Quando eu vim ao mundo, fruto de um ato pleno de amor — ou sexo, pensem como quiser — meus pais resolveram me chamar de Serenity, pois disseram que para eles eu parecia transcender tudo que havia de bom dentro deles, e que eu era a serenidade que eles encontraram após muito tempo de procura. Mas essa tal serenidade deve ter sido sugada logo após meu nascimento, pois não me sinto disposta a acalmar ninguém, não me sinto como nenhum símbolo de tranquilidade. Acho que pelo contrário, serenidade é a maior qualidade que me falta.

Estremeço de leve ao encostar a ponta dos pés no chão gelado, meias realmente seriam a melhor opção para acabar com esse problema que tenho todos os dias, mas francamente, me sinto desconfortável apenas de me imaginar dormindo com elas.

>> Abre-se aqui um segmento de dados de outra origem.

--- config.mk ---
export PLATFORM = sky130hd
export DESIGN_NAME = ece453_seg7_scan
export DESIGN_NICKNAME = d
export VERILOG_FILES = /design/src/rtl/ece453_seg7_pkg.sv /design/src/rtl/ece453_hex_to_seg7.sv /design/src/rtl/ece453_seg7_scan.sv
export SDC_FILE = /design/constraint.sdc
export NUM_CORES = 1
export LEC_CHECK = 0
export CORE_UTILIZATION = 55
export CTS_BUF_LIST = sky130_fd_sc_hd__clkbuf_4 sky130_fd_sc_hd__clkbuf_8
export CTS_CLUSTER_DIAMETER = 120
export DETAILED_ROUTE_END_ITERATION = 7
export PLACE_DENSITY = 0.76
export SLEW_MARGIN = 30
export SYNTH_ARGS = -nofsm -noshare
export SYNTH_HDL_FRONTEND = slang
export SYNTH_HIERARCHICAL = 1
export SYNTH_SLANG_ARGS = --single-unit
--- constraint.sdc ---
create_clock -name clk -period 2.6 [get_ports clk]
set_clock_uncertainty 0.05 [all_clocks]
set_input_delay 0.52 -clock clk [delete_from_list [all_inputs] [get_ports clk]]
set_output_delay 0.52 -clock clk [all_outputs]
set_load 0.1 [all_outputs]
--- src/rtl/ece453_seg7_pkg.sv ---
// ece453_seg7_pkg: shared segment bit positions and the hex-to-segment font table.
package ece453_seg7_pkg;
  typedef logic [6:0] seg_t;
  localparam int SEG_A = 0;
  localparam int SEG_B = 1;
  localparam int SEG_C = 2;
  localparam int SEG_D = 3;
  localparam int SEG_E = 4;
  localparam int SEG_F = 5;
  localparam int SEG_G = 6;
  localparam seg_t SEG_OFF = 7'h00;
  function automatic seg_t segs(input logic a, b, c, d, e, f, g);
    seg_t s;
    s = SEG_OFF;
    s[SEG_A] = a;
    s[SEG_B] = b;
    s[SEG_C] = c;
    s[SEG_D] = d;
    s[SEG_E] = e;
    s[SEG_F] = f;
    s[SEG_G] = g;
    return s;
  endfunction
  // Active-high patterns, entry 15 first.
  localparam logic [15:0][6:0] HEX_SEG = {
    segs(1, 0, 0, 0, 1, 1, 1),
    segs(1, 0, 0, 1, 1, 1, 1),
    segs(0, 1, 1, 1, 1, 0, 1),
    segs(1, 0, 0, 1, 1, 1, 0),
    segs(0, 0, 1, 1, 1, 1, 1),
    segs(1, 1, 1, 0, 1, 1, 1),
    segs(1, 1, 1, 1, 0, 1, 1),
    segs(1, 1, 1, 1, 1, 1, 1),
    segs(1, 1, 1, 0, 0, 0, 0),
    segs(1, 0, 1, 1, 1, 1, 1),
    segs(1, 0, 1, 1, 0, 1, 1),
    segs(0, 1, 1, 0, 0, 1, 1),
    segs(1, 1, 1, 1, 0, 0, 1),
    segs(1, 1, 0, 1, 1, 0, 1),
    segs(0, 1, 1, 0, 0, 0, 0),
    segs(1, 1, 1, 1, 1, 1, 0)
  };
endpackage

--- src/rtl/ece453_hex_to_seg7.sv ---
// ece453_hex_to_seg7: combinational nibble to active-high segment pattern.
module ece453_hex_to_seg7
  import ece453_seg7_pkg::*;
(
  input  logic [3:0] nib,
  output seg_t       seg
);
  assign seg = HEX_SEG[nib];
endmodule

--- src/rtl/ece453_seg7_scan.sv ---
// ece453_seg7_scan: double-buffered multiplexed 7-segment driver with anti-ghost blanking.
module ece453_seg7_scan
  import ece453_seg7_pkg::*;
#(
  parameter int NUM_DIGITS   = 4,
  parameter int SCAN_DIV     = 50000,
  parameter int BLANK_CYCLES = 500,
  parameter bit ACTIVE_LOW   = 1
) (
  input  logic                    clk,
  input  logic                    reset,
  input  logic                    enable,
  input  logic [4*NUM_DIGITS-1:0] value_in,
  input  logic [NUM_DIGITS-1:0]   dp_in,
  input  logic                    lz_blank,
  input  logic                    load,
  output logic                    update_pending,
  output logic                    update_done,
  output logic [6:0]              seg,
  output logic                    dp,
  output logic [NUM_DIGITS-1:0]   an
);
  localparam int DW = SCAN_DIV > 1 ? $clog2(SCAN_DIV) : 1;
  localparam int IW = $clog2(NUM_DIGITS);
  localparam seg_t SEG_INACT = {7{ACTIVE_LOW}} ^ SEG_OFF;
  localparam logic [NUM_DIGITS-1:0] AN_INACT = {NUM_DIGITS{ACTIVE_LOW}};
  logic [DW-1:0] div_q, div_d;
  logic [IW-1:0] idx_q, idx_d;
  logic [4*NUM_DIGITS-1:0] pval_q, pval_d, aval_q, aval_d;
  logic [NUM_DIGITS-1:0] pdp_q, pdp_d, adp_q, adp_d;
  logic pend_q, pend_d, done_q, done_d;
  logic [NUM_DIGITS-1:0] an_q, an_d;
  seg_t seg_q, seg_d;
  logic dp_q, dp_d;
  logic wrap, frame, xfer, lit, show, run;
  logic [NUM_DIGITS-1:0] blank;
  logic [3:0] nib;
  seg_t dec;
  ece453_hex_to_seg7 u_dec (
    .nib(nib),
    .seg(dec)
  );
  always_comb begin
    wrap = enable && div_q == DW'(SCAN_DIV - 1);
    frame = wrap && idx_q == IW'(NUM_DIGITS - 1);
    xfer = frame && pend_q;
    div_d = wrap || !enable ? '0 : div_q + 1'b1;
    idx_d = frame || !enable ? '0 : wrap ? idx_q + 1'b1 : idx_q;
    pval_d = load ? value_in : pval_q;
    pdp_d = load ? dp_in : pdp_q;
    aval_d = xfer ? pval_q : aval_q;
    adp_d = xfer ? pdp_q : adp_q;
    pend_d = load || (pend_q && !xfer);
    done_d = xfer;
  end
  // Zero run from the most significant digit down; digit 0 always stays visible.
  always_comb begin
    blank = '0;
    run = lz_blank;
    for (int i = NUM_DIGITS - 1; i >= 0; i--) begin
      run = run && aval_q[4*i +: 4] == 4'h0 && !adp_q[i];
      blank[i] = run && i != 0;
    end
  end
  always_comb begin
    nib = aval_q[{idx_q, 2'b00} +: 4];
    lit = enable && div_q >= DW'(BLANK_CYCLES);
    show = lit && !blank[idx_q];
    an_d = AN_INACT ^ (lit ? NUM_DIGITS'(1) << idx_q : '0);
    seg_d = SEG_INACT ^ (show ? dec : SEG_OFF);
    dp_d = ACTIVE_LOW ^ (show && adp_q[idx_q]);
  end
  always_ff @(posedge clk or posedge reset) begin
    if (reset) begin
      div_q <= '0;
      idx_q <= '0;
      pval_q <= '0;
      pdp_q <= '0;
      aval_q <= '0;
      adp_q <= '0;
      pend_q <= 1'b0;
      done_q <= 1'b0;
      an_q <= AN_INACT;
      seg_q <= SEG_INACT;
      dp_q <= ACTIVE_LOW;
    end else begin
      div_q <= div_d;
      idx_q <= idx_d;
      pval_q <= pval_d;
      pdp_q <= pdp_d;
      aval_q <= aval_d;
      adp_q <= adp_d;
      pend_q <= pend_d;
      done_q <= done_d;
      an_q <= an_d;
      seg_q <= seg_d;
      dp_q <= dp_d;
    end
  end
  assign update_pending = pend_q;
  assign update_done = done_q;
  assign an = an_q;
  assign seg = seg_q;
  assign dp = dp_q;
endmodule

; ---- Word-level counts from Yosys, hierarchy flattened
; Memories as Yosys holds them, arrays and structs flattened.
; Cells that the tools add are included.
[op_classes]
bitwise = 3
muxes = 10
reduce_logical = 26
eq_ne = 2
addsub = 2
n_lt_le_gt_ge = 3
n_shift = 2
[ops]
columns = operator, count
row1 = 16-bit by 1-bit adder with 16-bit output (second input constant), 1
row2 = 16-bit == test (second input constant), 1
row3 = 16-bit by 9-bit greater-or-equal comparator with 1-bit output (second input constant), 1
row4 = 16-bit two-way mux, 1
row5 = 16-bit by 5-bit variable part select with 4-bit output, 1
row6 = 7-bit two-way mux, 2
row7 = 1-bit logical AND, 13
row8 = 4-bit logical NOT, 3
row9 = 7-bit NOT, 1
row10 = 1-bit logical NOT, 6
row11 = 4-bit by 5-bit less-than comparator with 1-bit output (second input constant), 1
row12 = 1-bit binary-select mux with 2-bit select, 2
row13 = 2-bit two-way mux, 2
row14 = 4-bit two-way mux, 1
row15 = 4-bit NOT, 1
row16 = 1-bit by 2-bit << shifter with 4-bit output (first input constant), 1
row17 = 1-bit logical OR, 3
row18 = 2-bit by 3-bit less-than comparator with 1-bit output (second input constant), 1
row19 = 2-bit by 1-bit adder with 2-bit output (second input constant), 1
row20 = 2-bit == test (second input constant), 1
row21 = 1-bit two-way mux, 2
row22 = 2-bit nonzero test, 1
row23 = 1-bit NOT, 1
[totals]
word_cells = 60
in_bits = 25
ff_bits = 72
mem_count = 1
romBits = 112
[memory_table]
columns = name, depth, word_bits, rd, rd_ports_with_merged_regs, wr, line
row1 = (no name shown), 16, 7, 1, 0, 0, ece453_hex_to_seg7.sv:8  ; assign seg = HEX_SEG[nib];

; ---- Longest topological paths before layout
; Gate-level depths: netlist of run 1.
[depth]
depth_word = 13
mapped_depth = 7

; ---- Modules after synthesis
; The synthesis of run 1 kept the hierarchy.
[by_module_without_submodules]
columns = mod, seq_area_each_um2, cells_per_inst, n_inst, area_per_inst_um2
row1 = ece453_seg7_scan, 1816.7, 234, 1, 3185.6
row2 = ece453_hex_to_seg7, 0.0, 33, 1, 282.8

; ---- Worst setup path after synthesis of run 1
; OpenSTA, ideal clock, no wires.
[synth_timing]
path_type = reg2reg
startpoint = register idx_q[0]
endpoint = register seg_q[3], in the netlist seg[3]
synth_period_minus_slack_ns = 2.352
arrival_ns = 2.237
path_buffers = 1
stages_incl_launch_ff = 8
setup_slack_ns = 0.248
cell_sequence = dfrtp_1 -> clkbuf_1 -> mux4_2 -> inv_1 -> ha_1 -> inv_1 -> mux4_2 -> nand3_1
[synth_between]
elab_cells_between_ends = 9
cone_classes = shift (1) / mux (4) / bitwise (1) / reduce/logical (2) / memory (1)
[synth_rtl]
columns = item, line
row1 = "start, declared", ece453_seg7_scan.sv:28  ; logic [IW-1:0] idx_q, idx_d;
row2 = "start signal, assigned", ece453_seg7_scan.sv:88  ; idx_q <= idx_d;
row3 = 16-bit by 5-bit variable part select with 4-bit output, ece453_seg7_scan.sv:66  ; nib = aval_q[{idx_q, 2'b00} +: 4];
row4 = net nib[1], ece453_seg7_scan.sv:37  ; logic [3:0] nib;
row5 = memory 16 x 7 bit, -
row6 = 7-bit two-way mux (not written as such), ece453_hex_to_seg7.sv:8
row7 = net dec[3], ece453_seg7_scan.sv:38  ; seg_t dec;
row8 = 7-bit two-way mux, ece453_seg7_scan.sv:70  ; seg_d = SEG_INACT ^ (show ? dec : SEG_OFF);
row9 = 7-bit NOT (no line), -
row10 = net seg_d[3], ece453_seg7_scan.sv:33  ; seg_t seg_q, seg_d;
row11 = "end signal, assigned", ece453_seg7_scan.sv:96  ; seg_q <= seg_d;
row12 = "end, declared", ece453_seg7_scan.sv:33
; The timed path passes the listed nets, and every way through them passes these cells. The select of a mux whose other input is x is not followed.
; A chain may end at the register's enable or synchronous reset.

; ---- Worst setup path in the final report of run 1
[layout_timing]
startpoint = register div_q[5]
endpoint = register aval_q[15]
[layout_between]
elab_chain_len = 4
[layout_rtl]
columns = item, line
row1 = "start, declared", ece453_seg7_scan.sv:27  ; logic [DW-1:0] div_q, div_d;
row2 = "start signal, assigned", ece453_seg7_scan.sv:87  ; div_q <= div_d;
row3 = 16-bit == test, ece453_seg7_scan.sv:44  ; wrap = enable && div_q == DW'(SCAN_DIV - 1);
row4 = 1-bit logical AND, ece453_seg7_scan.sv:44
row5 = 1-bit logical AND, ece453_seg7_scan.sv:45  ; frame = wrap && idx_q == IW'(NUM_DIGITS - 1);
row6 = 1-bit logical AND, ece453_seg7_scan.sv:46  ; xfer = frame && pend_q;
row7 = "end signal, assigned", ece453_seg7_scan.sv:91  ; aval_q <= aval_d;
row8 = "end, declared", ece453_seg7_scan.sv:29  ; logic [4*NUM_DIGITS-1:0] pval_q, pval_d, aval_q, aval_d;
; No other way between the ends.

==> impl_metrics.tcl, run 1 <==
set metrics [dict create \
    grt_max_degree 25 \
    cts_buffers 9 \
    critical_path_class "reg -> reg" \
    syn-num-nets 305 \
    crit_arrival_ps 2520 \
    grt_usage_pct 22.3 \
    cp-end-kind "register" \
    multi_input_area_um2 1510 \
    yosysWarnings 6 \
    antenna_found_initial 0 \
    synthDistinctLibCells 40 \
    clk_pin_slew_ps 70 \
    nets 352 \
    grt-ovfl-total 0 \
    synthesis.area_um2 3470 \
    ys_async_sr_fraction_pct 100 \
    dr.pass1.iters 4 \
    power.share.clock_pct 41.1 \
    drtIter0Drc 178 \
    slew_viol_final 0 \
    clock_latency_ps 340 \
    ys_seq_elements 72 \
    grt_setup_unrepaired "no" \
    pwr-share-comb_pct 5.6 \
    fillers 434 \
    vias_per_cell 5.50 \
    ys.flop_type "dfrtp_1" \
    clk_path_buf_depth 2 \
    ant_nets 0 \
    routed_wirelength_mm 6.38 \
    core_area_um2 5990 \
    whs_ps 455 \
    yosysSeqAreaShare_pct 52.4 \
    portBuffers 38 \
    r2r_start "div_q[5]$_DFF_PP0_" \
    cts_tree "done" \
    start_util_pct 57.9 \
    avgRoutedWirePerCell_um 16.2 \
    seq_power_share_pct 53.3 \
    die_w_um 81.4 \
    drc_errors 0 \
    r2r-end "aval_q[15]$_DFFE_PP0P_" \
    crit_fanout 21 \
    p_leak_nw 1.73 \
    layout_common_cells "60 x dfrtp_1, 26 x nor2_1, 24 x mux2_2, 24 x clkdlybuf4s50_1, 22 x buf_4" \
    min_to "aval_q[11]$_DFFE_PP0P_" \
    num_io_pins 39 \
    place.gp.congestion 0.828 \
    avgSynthCellArea_um2 13.0 \
    cp.required_ps 2770 \
    status "finished, final reports clean" \
    drive_gt1_share_pct 33.5 \
    ctsHoldBuffers 0 \
    cts.repair.resized 0 \
    diodes 0 \
    synth_edf_count 0 \
    rrSetupSlack_ps 250 \
    p_int_mw 1.72 \
    syn_inst 267 \
    dieArea_um2 6630 \
    hpwl_mm 4.44 \
    cap_violations 0 \
    r2r_cells 4 \
    htree_levels 3 \
    vias 2167 \
    regArea_um2 1820 \
    swShare_pct 22.1 \
    finalCriticalPeriod_ps 2350 \
    slew_headroom_pct 68.4 \
    grt_pass1_vias 2217 \
    switching_power_uw 487 \
    finalHoldViolCount 0 \
    worst_slew_pin_slew_ps 474 \
    timing.final.crit_share_pct 90.2 \
    cts.sinks 72 \
    hold_path_class "reg -> reg" \
    max_freq_ghz 0.426 \
    die_y_um 81.4 \
    finalSetupViolCount 0 \
    tns_ps 0 \
    ir_worst_vdd_uv 524 \
    syn_to_final_growth_pct 18.4 \
    final_common_cell "dfrtp_1" \
    cts_setup_buffers 0 \
    setup.worst_path.start_class "register" \
    grt_pass1_wl_mm 10.8 \
    postPlaceCellArea_um2 3900 \
    rows 28 \
    ctsRootBufferMaster "clkbuf_8" \
    p_per_area_nw_per_um2 537 \
    hold_depth 1 \
    hp-start "pval_q[11]$_DFFE_PP0P_" \
    finalInstanceArea_um2 4110 \
]
## per-layer routing
layer | global-route usage, % | share of wire, % | vias up
met5 | 0 | 0 | -
met4 | 10.7 | 1.9 | 0
li1 | - | - | 1015
met2 | 33.8 | 46 | 42
met1 | 31.2 | 49 | 1099
met3 | 4.00 | 3.0 | 11
## synth_stat cells (2+ instances only)
library cell / instances / area [um^2]
dfrtp_1: 60 / 1500
dfstp_2: 12 / 315
inv_1: 14 / 52.6
clkbuf_1: 5 / 18.8
buf_12: 2 / 40.0
nor2_1: 26 / 97.6
ha_1: 13 / 163
mux2i_1: 4 / 40.0
nor4_1: 3 / 18.8
xor2_1: 2 / 17.5
nor3_1: 6 / 30.0
nand4_1: 5 / 31.3
a22oi_1: 2 / 15.0
mux4_2: 6 / 135
mux2_4: 19 / 285
mux2_2: 24 / 270
nor4b_1: 2 / 17.5
xnor2_1: 12 / 105
nand2b_1: 3 / 18.8
a21o_1: 2 / 15.0
nand2_1: 10 / 37.5
nand3_1: 14 / 70.1
and2_1: 2 / 12.5
nor2b_1: 3 / 18.8
## stage by stage
| step | instances | power, mW | utilization (%) | setup WS [ps] |
|---|---|---|---|---|
| 4_1_cts | 394 | 2.22 | 68.6 | 249 |
| 5_1_grt | 394 | 2.29 | 68.6 | 179 |
| 6_report | 394 | 2.21 | 68.6 | 254 |
| 3_3_place_gp | 378 | 1.32 | 65.1 | 313 |
| 2_1_floorplan | 267 | 1.26 | - | 225 |
| 3_5_place_dp | 378 | 1.32 | 65.1 | 255 |
## power groups by stage
stage          combinational (mW)  sequential (mW)  clock [mW]
2_1_floorplan              0.0653             1.19           0
3_3_place_gp                0.121             1.20           0
3_5_place_dp                0.125             1.20           0
4_1_cts                     0.125             1.18       0.920
5_1_grt                     0.136             1.18       0.971
6_report                    0.123             1.18       0.907
## sequential cells by signal (all words and copies together) (netlist names), 2 cells and up
signal and cells:
div_q 16, adp_q 4, aval_q 16, seg 7, idx_q 2, pval_q 16
pdp_q 4, an 4
## kinds of logic after synthesis
group / count (synthesis) / synth area share, %
AND/OR/NAND/NOR: 79 / 12.0
XOR/XNOR: 14 / 3.54
multiplexers: 53 / 21.1
flip-flops: 72 / 52.4
adder cells (fa/ha/maj): 13 / 4.69
buffers and inverters: 26 / 4.18
AO/OA/AOI/OAI: 10 / 2.13
## cell type report
type                            instances  area share (%)
Clock inverter                          5            1.34
Timing Repair Buffer                   47            10.4
Inverter                               15            1.43
Tap cell                               75            2.28
Sequential cell                        72            44.2
Multi-Input combinational cell        169            36.7
Clock buffer                           11            3.69
## critical path, cell delays in order (launching register included)
cell and delay, ps:
dfrtp_1 430, or4b_4 540, nor4_4 290, and4_4 530, mux2_2 380
## worst max path at each step
stage,end,slack [ps],cells after the start,from
finish,aval_q[15]$_DFFE_PP0P_,250,4,div_q[5]$_DFF_PP0_
global route,aval_q[15]$_DFFE_PP0P_,180,4,div_q[5]$_DFF_PP0_
CTS,aval_q[15]$_DFFE_PP0P_,250,4,div_q[5]$_DFF_PP0_
detailed placement,aval_q[15]$_DFFE_PP0P_,260,4,div_q[5]$_DFF_PP0_
global placement,aval_q[15]$_DFFE_PP0P_,310,4,div_q[5]$_DFF_PP0_
floorplan,adp_q[0]$_DFFE_PP0P_,220,1,reset
Power figures use the tool's default switching activity.
==> inputs of run 2 (changes only) <==
- TNS_END_PERCENT: default -> 1
==> results of run 2 <==
Same layout as run 1: the final DEF is identical, and so are final timing and power.
==> inputs of run 3 (changes only) <==
- ABC_CLOCK_PERIOD_IN_PS: default -> 1900
- CORE_UTILIZATION: 55 -> 52
- clock period: 2.6 -> 1.9 ns (I/O delays scaled with it)
==> run 3 against run 2 <==
Compared with the run above: the run now ends with setup timing left; critical path depth rose by 1; global-route usage down 0.96 points; via count rose by 4.6%; highest routed layer unchanged.
==> impl_metrics.tcl, run 3 (synthesis results as in run 1) <==
set metrics [dict create \
    status "finished, violations left" \
    violations "setup timing" \
    grt_pass1_wl_mm 11.5 \
    worst_slew_pin_slew_ps 381 \
    portBuffers 38 \
    cts_buffers 9 \
    htree_levels 3 \
    grt_max_degree 73 \
    slew_viol_final 0 \
    rows 29 \
    cp.required_ps 2080 \
    drive_gt1_share_pct 43.2 \
    clk_path_buf_depth 2 \
    start_util_pct 54.3 \
    path_delay_family "simple AND/OR/NAND/NOR gates" \
    routed_wirelength_mm 6.60 \
    grt_setup_unrepaired "yes" \
    finalCriticalPeriod_ps 2140 \
    dp_worst_setup_slack_ps -250 \
    setup_slack_ps -240 \
    finalHoldViolCount 0 \
    dr.pass1.iters 4 \
    dieArea_um2 7000 \
    grt-ovfl-total 0 \
    avgRoutedWirePerCell_um 15.3 \
    max_freq_ghz 0.467 \
    critical_path_class "reg -> reg" \
    timing.final.crit_share_pct 113 \
    hold_path_class "in -> async" \
    placed_cells 416 \
    cp-end-kind "register" \
    crit_fanout 10 \
    p_total_mw 2.82 \
    hpwl_mm 4.66 \
    diodes 0 \
    ir_worst_vdd_uv 431 \
    antenna_found_initial 0 \
    vias 2266 \
    layout_common_cells "59 x dfrtp_1, 39 x buf_4, 24 x mux2_2, 24 x nor2_1, 24 x clkdlybuf4s50_1" \
    die_y_um 83.7 \
    p_per_area_nw_per_um2 612 \
    nets 388 \
    core_area_um2 6390 \
    cts.sinks 72 \
    cap_violations 0 \
    final_common_cell "dfrtp_1" \
    final_core_util_pct 72.2 \
    ant_nets 0 \
    place.gp.congestion 0.828 \
    cp_cell_sequence "or4b_4 -> nor4_4 -> and4_4 -> buf_12 -> mux2_4" \
    die_w_um 83.7 \
    rrSetupSlack_ps -240 \
    slowest_delay_ps 550 \
    grt_usage_pct 21.4 \
    crit_buf_inv 1 \
    final_cells 431 \
    vias_per_cell 5.26 \
    slowest_stage "or4b_4" \
    clk_pin_slew_ps 80 \
    syn_to_final_growth_pct 33.0 \
    p_leak_nw 2.00 \
    slew_headroom_pct 74.4 \
    drc_errors 0 \
    crit_arrival_ps 2320 \
    finalSetupViolCount 24 \
    num_io_pins 39 \
    ctsRootBufferMaster "clkbuf_8" \
    ctsHoldBuffers 0 \
    setup.worst_path.start_class "register" \
    grt_pass1_vias 2384 \
    tns_ps -4590 \
    clock_latency_ps 340 \
    reg_top3 "aval_q x16, div_q x16, pval_q x16" \
    drtIter0Drc 101 \
    cts_tree "done" \
]
-- run 3: changes by cell type in the layout (fill, tap and decap cells not counted), sizes merged --
cell,before,now
bufinv,1,0
buf,23,59
inv,15,14
clkinv,2,3
-- run 3: worst paths after layout --
check | depth (start not counted) | endpoint | from
min in group clk | 1 | aval_q[12]$_DFFE_PP0P_ | pval_q[12]$_DFFE_PP0P_
worst min register to register | 1 | aval_q[12]$_DFFE_PP0P_ | pval_q[12]$_DFFE_PP0P_
worst min-delay path | 3 | aval_q[1]$_DFFE_PP0P_ | reset
worst max-delay path | 5 | aval_q[0]$_DFFE_PP0P_ | div_q[4]$_DFF_PP0_
worst max register to register | 5 | aval_q[0]$_DFFE_PP0P_ | div_q[4]$_DFF_PP0_
max in group asynchronous | 3 | idx_q[0]$_DFFE_PP0P_ | reset
-- run 3: cell type report --
type / instances / area (um^2)
inverters: 15 / 67.6
clock buffers: 11 / 139
clock inverters: 4 / 22.5
multi-input cells: 169 / 1540
flip-flops and latches: 72 / 1820
fillers: 421 / 1770
repair buffers: 83 / 925
well taps: 77 / 96.3
-- run 3: metal layers --
metal / wire length [um] / GRT usage [%] / vias up
met5: 0 / 0 / -
met4: 121 / 9.86 / 0
met3: 271 / 5.34 / 10
met2: 3260 / 32.7 / 55
met1: 2950 / 28.8 / 1111
li1: - / - / 1090
-- run 3: report_power, final --
part | internal [mW] | switching, mW | total [mW]
clock | 0.489 | 0.541 | 1.03
sequential | 1.58 | 0.0277 | 1.61
combinational | 0.111 | 0.0739 | 0.185
-- run 3: repair_timing --
item / in CTS / in global routing
endpoints found under the setup margin: 27 / 42
endpoints found under the hold margin: 0 / 0
pin swaps: 1 / 4
setup buffers: 0 / 0
gates resized for setup: 5 / 9
-- run 3: worst min-delay path, stage by stage --
cell and delay, ps:
clkdlybuf4s50_1 440, clkinvlp_4 90, buf_12 310
-- run 3: through the flow --
stage | hold WS, ps | cell area [um^2]
2_1_floorplan | 424 | 3470
3_3_place_gp | 441 | 4400
3_5_place_dp | 442 | 4400
4_1_cts | 437 | 4580
5_1_grt | 456 | 4610
6_report | 424 | 4610
==> edit (settings of run 1) <==
Set the parameter `NUM_DIGITS` to 2 (it was 4).
--- a/src/rtl/ece453_seg7_scan.sv
+++ b/src/rtl/ece453_seg7_scan.sv
@@ -3,5 +3,5 @@
   import ece453_seg7_pkg::*;
 #(
-  parameter int NUM_DIGITS   = 4,
+  parameter int NUM_DIGITS   = 2,
   parameter int SCAN_DIV     = 50000,
   parameter int BLANK_CYCLES = 500,
Interface: changed (resized an, dp_in and value_in); port bits go from 39 to 27. The function was not compared with the original's and may differ.
==> edit against run 1 <==
  * Area after synthesis is 28% lower
  * Worst setup slack better by 0.44 ns
  * Total power is 40% lower
  * Sequential cell count is 23 lower
  * Count of clock-buffer cells in the layout is 3 lower
  * Synthesized cell count is 22% lower
  * First-iteration DRC count is 56% lower
  * Final area is 31% lower
  * Wire length is 36% lower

Mal acordei e já me dou ao luxo de querer me afundar na cama e nunca mais voltar, talvez por preguiça ou pelos sons irritantes dos carros, cachorros, buzinas, e civilização que invadem meu quarto pela janela juntamente com o brilho cegante dos raios de sol. Como já disse, serenidade está além de meus dons.

Coloco devagar meu uniforme, não que eu me importasse de ir de pijama de bolinhas mega fofo pra escola, mas parece que as regras dizem o contrário, calço também meu tênis que está no mínimo muito velho e desgastado com um quase buraco na sola. Pego meu celular, meus fones, e como sempre percebo o quão acolhedor é essa casa sem ninguém, o quão bem me sinto quando o ambiente transborda paz e é quieto como é minha casa de manhã. É acolhedor.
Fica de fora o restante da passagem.